24/10/2011

Faut-il "sauver" l'or de la Suisse?

or lingot.jpgUn lecteur s’interroge, avec d’autres, sur ce qu’il convient de faire avec l’or de la Banque nationale suisse. L’initiative lancée à ce sujet par l’UDC («Il faut sauver l’or de la Suisse») comme l’évolution des cours du métal jaune depuis quelques années ne sont évidemment pas étrangères à ce regain d’intérêt pour les réserves métalliques de notre institut d’émission, dont une bonne moitié a été vendue entre 2000 et 2005 à des prix bien inférieurs aux prix actuels, ce qui, écrivent les initiants, «a fait perdre 70   milliards à la Suisse».

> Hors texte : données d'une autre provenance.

$ cat src/rtl/cpu_pkg.sv
// Shared definitions for the 4-bit-opcode pipeline: opcodes, NOP encoding, fetch FSM states.
package cpu_pkg;

    localparam int OPC_W = 4;
    localparam logic [OPC_W-1:0] OPC_NOP = 4'b1111;
    localparam logic [15:0] NOP_INSTR = 16'hF000;

    typedef enum logic [1:0] {
        IDLE  = 2'd0,
        FETCH = 2'd1,
        HOLD  = 2'd2,
        DROP  = 2'd3
    } if_state_t;

    typedef enum logic [OPC_W-1:0] {
        OP_ADD  = 4'd0,
        OP_ADDI = 4'd1,
        OP_SUB  = 4'd2,
        OP_AND  = 4'd3,
        OP_OR   = 4'd4,
        OP_LW   = 4'd8,
        OP_SW   = 4'd9,
        OP_NOP  = 4'd15
    } opcode_t;

endpackage

$ cat src/rtl/if_id_reg.sv
// IF/ID pipeline register: bubble beats load, otherwise holds its contents.
// Latency: one cycle from load/bubble to outputs.
// Backpressure: the caller simply withholds load; the register keeps its value.
module if_id_reg
    import cpu_pkg::*;
#(
    parameter int PC_W = 8,
    parameter int INSTR_W = 16,
    parameter logic [PC_W-1:0] RESET_PC = '0
) (
    input  logic               clk,
    input  logic               rst,
    input  logic               load,
    input  logic               bubble,
    input  logic [INSTR_W-1:0] load_instr,
    input  logic [PC_W-1:0]    load_pc,
    output logic               id_valid,
    output logic [INSTR_W-1:0] id_instr,
    output logic [PC_W-1:0]    id_pc
);

    localparam logic [INSTR_W-1:0] NOP_W = {OPC_NOP, {(INSTR_W-OPC_W){1'b0}}};

    always_ff @(posedge clk or posedge rst) begin
        if (rst) begin
            id_valid <= 1'b0;
            id_instr <= NOP_W;
            id_pc    <= RESET_PC;
        end else if (bubble) begin
            // the pc is kept so downstream still sees where the bubble sits
            id_valid <= 1'b0;
            id_instr <= NOP_W;
        end else if (load) begin
            id_valid <= 1'b1;
            id_instr <= load_instr;
            id_pc    <= load_pc;
        end
    end

endmodule

$ cat src/rtl/if_stage.sv
// Instruction fetch: owns the pc, reads imem over req/ack, fills the IF/ID register.
// Latency: ack in cycle N is visible on id_* in N+1; zero-wait memory gives one instr/cycle.
// Backpressure: id_stall parks one in-flight word in a skid buffer and drops imem_req until release.
module if_stage
    import cpu_pkg::*;
#(
    parameter int PC_W = 8,
    parameter int INSTR_W = 16,
    parameter logic [PC_W-1:0] RESET_PC = '0
) (
    input  logic               clk,
    input  logic               rst,
    output logic               imem_req,
    output logic [PC_W-1:0]    imem_addr,
    input  logic               imem_ack,
    input  logic [INSTR_W-1:0] imem_rdata,
    input  logic               id_stall,
    input  logic               redirect_valid,
    input  logic [PC_W-1:0]    redirect_pc,
    output logic               id_valid,
    output logic [INSTR_W-1:0] id_instr,
    output logic [OPC_W-1:0]   id_opcode,
    output logic [PC_W-1:0]    id_pc
);

    localparam logic [INSTR_W-1:0] NOP_W = {OPC_NOP, {(INSTR_W-OPC_W){1'b0}}};

    if_state_t          state;
    logic [PC_W-1:0]    pc;
    logic [PC_W-1:0]    redir_tgt;
    logic               skid_vld;
    logic [INSTR_W-1:0] skid_instr;
    logic [PC_W-1:0]    skid_pc;

    logic               ifid_load;
    logic               ifid_bubble;
    logic [INSTR_W-1:0] ifid_instr;
    logic [PC_W-1:0]    ifid_pc;

    assign imem_req  = (state == FETCH) || (state == DROP);
    assign imem_addr = pc;
    assign id_opcode = id_instr[INSTR_W-1 -: OPC_W];

    always_comb begin
        ifid_bubble = redirect_valid;
        ifid_load   = 1'b0;
        ifid_instr  = imem_rdata;
        ifid_pc     = pc;
        if (!redirect_valid) begin
            case (state)
                FETCH: ifid_load = imem_ack && !id_stall;
                HOLD: begin
                    ifid_load  = !id_stall && skid_vld;
                    ifid_instr = skid_instr;
                    ifid_pc    = skid_pc;
                end
                default: ifid_load = 1'b0;
            endcase
        end
    end

    always_ff @(posedge clk or posedge rst) begin
        if (rst) begin
            state      <= IDLE;
            pc         <= RESET_PC;
            redir_tgt  <= RESET_PC;
            skid_vld   <= 1'b0;
            skid_instr <= NOP_W;
            skid_pc    <= RESET_PC;
        end else begin
            if (redirect_valid)
                skid_vld <= 1'b0;
            case (state)
                IDLE: begin
                    state <= FETCH;
                    if (redirect_valid)
                        pc <= redirect_pc;
                end
                FETCH: begin
                    if (redirect_valid) begin
                        if (imem_ack) begin
                            pc <= redirect_pc;
                        end else begin
                            // request cannot be retracted: ride it out in DROP
                            redir_tgt <= redirect_pc;
                            state     <= DROP;
                        end
                    end else if (imem_ack) begin
                        pc <= pc + PC_W'(1);
                        if (id_stall) begin
                            skid_vld   <= 1'b1;
                            skid_instr <= imem_rdata;
                            skid_pc    <= pc;
                            state      <= HOLD;
                        end
                    end
                end
                HOLD: begin
                    if (redirect_valid) begin
                        pc    <= redirect_pc;
                        state <= FETCH;
                    end else if (!id_stall) begin
                        skid_vld <= 1'b0;
                        state    <= FETCH;
                    end
                end
                DROP: begin
                    if (imem_ack) begin
                        pc    <= redirect_valid ? redirect_pc : redir_tgt;
                        state <= FETCH;
                    end else if (redirect_valid) begin
                        redir_tgt <= redirect_pc;
                    end
                end
                default: state <= IDLE;
            endcase
        end
    end

    if_id_reg #(
        .PC_W     (PC_W),
        .INSTR_W  (INSTR_W),
        .RESET_PC (RESET_PC)
    ) u_if_id_reg (
        .clk        (clk),
        .rst        (rst),
        .load       (ifid_load),
        .bubble     (ifid_bubble),
        .load_instr (ifid_instr),
        .load_pc    (ifid_pc),
        .id_valid   (id_valid),
        .id_instr   (id_instr),
        .id_pc      (id_pc)
    );

endmodule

Sur la même ligne, on pourrait prétendre – et ces derniers ne s’en privent pas – que les interventions de la BNS sur le marché des changes en 2009 et 2010, qui n’avaient pu alors empêcher le franc de monter encore davantage, ont également «fait perdre» des dizaines de milliards de francs à la Suisse.

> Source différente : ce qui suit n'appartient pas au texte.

--- config.mk ---
export PLATFORM = sky130hd
export DESIGN_NAME = periph_slave_arbiter_flat
export DESIGN_NICKNAME = d
export VERILOG_FILES = /design/src/rtl/periph_slave_arbiter_if.sv /design/src/rtl/periph_slave_arbiter.sv /design/src/flat_wrapper.sv
export SDC_FILE = /design/constraint.sdc
export NUM_CORES = 1
export LEC_CHECK = 0
export ABC_AREA = 1
export BUFFER_PORTS_ARGS = -buffer_cell sky130_fd_sc_hd__buf_2
export CORE_AREA = 3 3 603 605
export DETAILED_ROUTE_END_ITERATION = 8
export DIE_AREA = 0 0 606 608
export PLACE_DENSITY = 0.3
export SLEW_MARGIN = 40
export SYNTH_ARGS = -nofsm -noshare
export SYNTH_HDL_FRONTEND = slang
export SYNTH_SLANG_ARGS = --single-unit
--- constraint.sdc ---
create_clock -name clk -period 6.1 [get_ports clk]
set_input_delay 1.22 -clock clk [delete_from_list [all_inputs] [get_ports clk]]
set_output_delay 1.22 -clock clk [all_outputs]
set_load 0.01 [all_outputs]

De ces versions pour le moins simplistes de ce que doit être ou ne pas être une saine administration des réserves monétaires, on retiendra deux ou trois choses. Premièrement, si l’on est toujours plus intelligent après, il reste que le placement d’actifs, tel que l’entendent les gestionnaires de fortune, ne relève pas de la politique monétaire au sens strict. On peut reprocher beaucoup de choses à la Banque nationale suisse (en particulier de s’être trop longtemps et aveuglément attachée à suivre l’évolution de la base monétaire en tant qu’unique indicateur du degré de sévérité de la politique monétaire, au point de s’être complètement fourvoyée en 1988 et 1989 et de porter ainsi une part de responsabilité dans la décennie de marasme qui s’ensuivit), mais en tout cas pas d’avoir manqué depuis lors à son devoir principal, qui est d’assurer la stabilité des prix.

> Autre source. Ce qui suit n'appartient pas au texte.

<file path="src/rtl/pipeline_ctrl_pkg.sv">
// Shared types and constants for the pipeline hazard controller.
// Imported by the controller top and its comparator.
package pipeline_ctrl_pkg;

  typedef enum logic [1:0] {
    RUN      = 2'd0,
    LU_STALL = 2'd1,
    MEM_WAIT = 2'd2
  } state_e;

  localparam int REG_W_DEF   = 5;
  localparam int STALL_CNT_W = 16;

endpackage

</file>
<file path="src/rtl/pipeline_hazard_ctrl_load_use_detect.sv">
// Load-use comparator: the load in EX writes a register the ID instruction reads.
// x0 is never a real dependency.
module load_use_detect
  import pipeline_ctrl_pkg::*;
#(
  parameter int REG_W = REG_W_DEF
) (
  input  logic [REG_W-1:0] id_rs1,
  input  logic [REG_W-1:0] id_rs2,
  input  logic             id_uses_rs2,
  input  logic             ex_memread,
  input  logic [REG_W-1:0] ex_rd,
  output logic             hit
);

  logic rd_nz;
  logic m_rs1;
  logic m_rs2;

  assign rd_nz = |ex_rd;
  assign m_rs1 = (ex_rd == id_rs1);
  assign m_rs2 = id_uses_rs2 && (ex_rd == id_rs2);
  assign hit   = ex_memread && rd_nz && (m_rs1 || m_rs2);

endmodule

</file>
<file path="src/rtl/pipeline_hazard_ctrl.sv">
// Stall/flush controller for the 5-stage pipeline: load-use bubbles,
// branch squashing and data-memory waits with a bounded freeze.
module pipeline_hazard_ctrl
  import pipeline_ctrl_pkg::*;
#(
  parameter int REG_W       = REG_W_DEF,
  parameter int MEM_TIMEOUT = 15
) (
  input  logic                   clk,
  input  logic                   arst_n,
  input  logic [REG_W-1:0]       id_rs1,
  input  logic [REG_W-1:0]       id_rs2,
  input  logic                   id_uses_rs2,
  input  logic                   ex_memread,
  input  logic [REG_W-1:0]       ex_rd,
  input  logic                   mem_branch_taken,
  input  logic                   mem_access,
  input  logic                   dmem_ready,
  input  logic                   perf_clr,
  output logic                   en_pc,
  output logic                   en_if_id,
  output logic                   en_id_ex,
  output logic                   en_ex_mem,
  output logic                   en_mem_wb,
  output logic                   flush_if_id,
  output logic                   flush_id_ex,
  output logic                   flush_ex_mem,
  output logic                   pc_sel_branch,
  output logic [STALL_CNT_W-1:0] stall_cnt,
  output logic                   timeout_err
);

  localparam int WCNT_W = $clog2(MEM_TIMEOUT + 1);
  localparam logic [WCNT_W-1:0] WCNT_MAX = WCNT_W'(MEM_TIMEOUT);

  state_e state_q, state_d;
  logic [WCNT_W-1:0] wait_cnt_q, wait_cnt_d;
  logic [STALL_CNT_W-1:0] stall_cnt_q, stall_cnt_d;
  logic timeout_err_q, timeout_err_d;

  logic lu_hit;
  logic in_wait;
  logic to_hit;
  logic freeze;
  logic do_br;
  logic do_lu;

  logic c_en_pc, c_en_if_id, c_en_id_ex;
  logic c_en_ex_mem, c_en_mem_wb;
  logic c_fl_if_id, c_fl_id_ex, c_fl_ex_mem;
  logic c_pc_sel;

  load_use_detect #(
    .REG_W(REG_W)
  ) u_lud (
    .id_rs1      (id_rs1),
    .id_rs2      (id_rs2),
    .id_uses_rs2 (id_uses_rs2),
    .ex_memread  (ex_memread),
    .ex_rd       (ex_rd),
    .hit         (lu_hit)
  );

  assign in_wait = (state_q == MEM_WAIT);
  assign to_hit  = in_wait && !dmem_ready
                && (wait_cnt_q == WCNT_MAX);

  // A timed-out wait releases exactly like a ready memory.
  assign freeze = in_wait ? (!dmem_ready && !to_hit)
                          : (mem_access && !dmem_ready);
  assign do_br  = !freeze && mem_branch_taken;
  assign do_lu  = !freeze && !mem_branch_taken
               && lu_hit && (state_q != LU_STALL);

  always_comb begin
    state_d     = RUN;
    wait_cnt_d  = '0;
    c_en_pc     = 1'b1;
    c_en_if_id  = 1'b1;
    c_en_id_ex  = 1'b1;
    c_en_ex_mem = 1'b1;
    c_en_mem_wb = 1'b1;
    c_fl_if_id  = 1'b0;
    c_fl_id_ex  = 1'b0;
    c_fl_ex_mem = 1'b0;
    c_pc_sel    = 1'b0;
    unique case (1'b1)
      freeze: begin
        state_d     = MEM_WAIT;
        wait_cnt_d  = in_wait ? wait_cnt_q + WCNT_W'(1)
                              : WCNT_W'(1);
        c_en_pc     = 1'b0;
        c_en_if_id  = 1'b0;
        c_en_id_ex  = 1'b0;
        c_en_ex_mem = 1'b0;
        c_en_mem_wb = 1'b0;
      end
      do_br: begin
        c_pc_sel    = 1'b1;
        c_fl_if_id  = 1'b1;
        c_fl_id_ex  = 1'b1;
        c_fl_ex_mem = 1'b1;
      end
      do_lu: begin
        state_d    = LU_STALL;
        c_en_pc    = 1'b0;
        c_en_if_id = 1'b0;
        c_fl_id_ex = 1'b1;
      end
      default: ;
    endcase
  end

  always_comb begin
    stall_cnt_d = stall_cnt_q;
    if (perf_clr)
      stall_cnt_d = '0;
    else if (!c_en_pc && !(&stall_cnt_q))
      stall_cnt_d = stall_cnt_q + STALL_CNT_W'(1);
  end

  assign timeout_err_d = timeout_err_q || to_hit;

  always_ff @(posedge clk or negedge arst_n) begin
    if (!arst_n) begin
      state_q       <= RUN;
      wait_cnt_q    <= '0;
      stall_cnt_q   <= '0;
      timeout_err_q <= 1'b0;
    end else begin
      state_q       <= state_d;
      wait_cnt_q    <= wait_cnt_d;
      stall_cnt_q   <= stall_cnt_d;
      timeout_err_q <= timeout_err_d;
    end
  end

  // Controls are forced low for as long as reset is held.
  assign en_pc         = arst_n && c_en_pc;
  assign en_if_id      = arst_n && c_en_if_id;
  assign en_id_ex      = arst_n && c_en_id_ex;
  assign en_ex_mem     = arst_n && c_en_ex_mem;
  assign en_mem_wb     = arst_n && c_en_mem_wb;
  assign flush_if_id   = arst_n && c_fl_if_id;
  assign flush_id_ex   = arst_n && c_fl_id_ex;
  assign flush_ex_mem  = arst_n && c_fl_ex_mem;
  assign pc_sel_branch = arst_n && c_pc_sel;
  assign stall_cnt     = stall_cnt_q;
  assign timeout_err   = timeout_err_q;

endmodule

</file>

Le risque de déflation, qu’entraîne inévitablement une appréciation incontrôlée du franc, serait certainement encore plus grand si la couverture or des billets en circulation, aujourd’hui pratiquement égale à 90%, frisait les 200%, comme ce serait le cas si le stock d’or n’avait pas été réduit de moitié. Un franc à ce point «surcouvert», et par conséquent «aussi bon que l’or», si ce n’est plus, se serait trouvé de ce fait exposé aux mêmes fluctuations erratiques.

«Les réserves d’or de la BNS sont la fortune du peuple suisse!» clament les ténors de l’UDC. Une monnaie forte appartient certes au patrimoine national. Mais un pouvoir d’achat aussi élevé a pour contrepartie une mise en question de la capacité concurrentielle du pays, dont on commence à mesurer les effets en termes de montée du chômage et de menaces de délocalisation.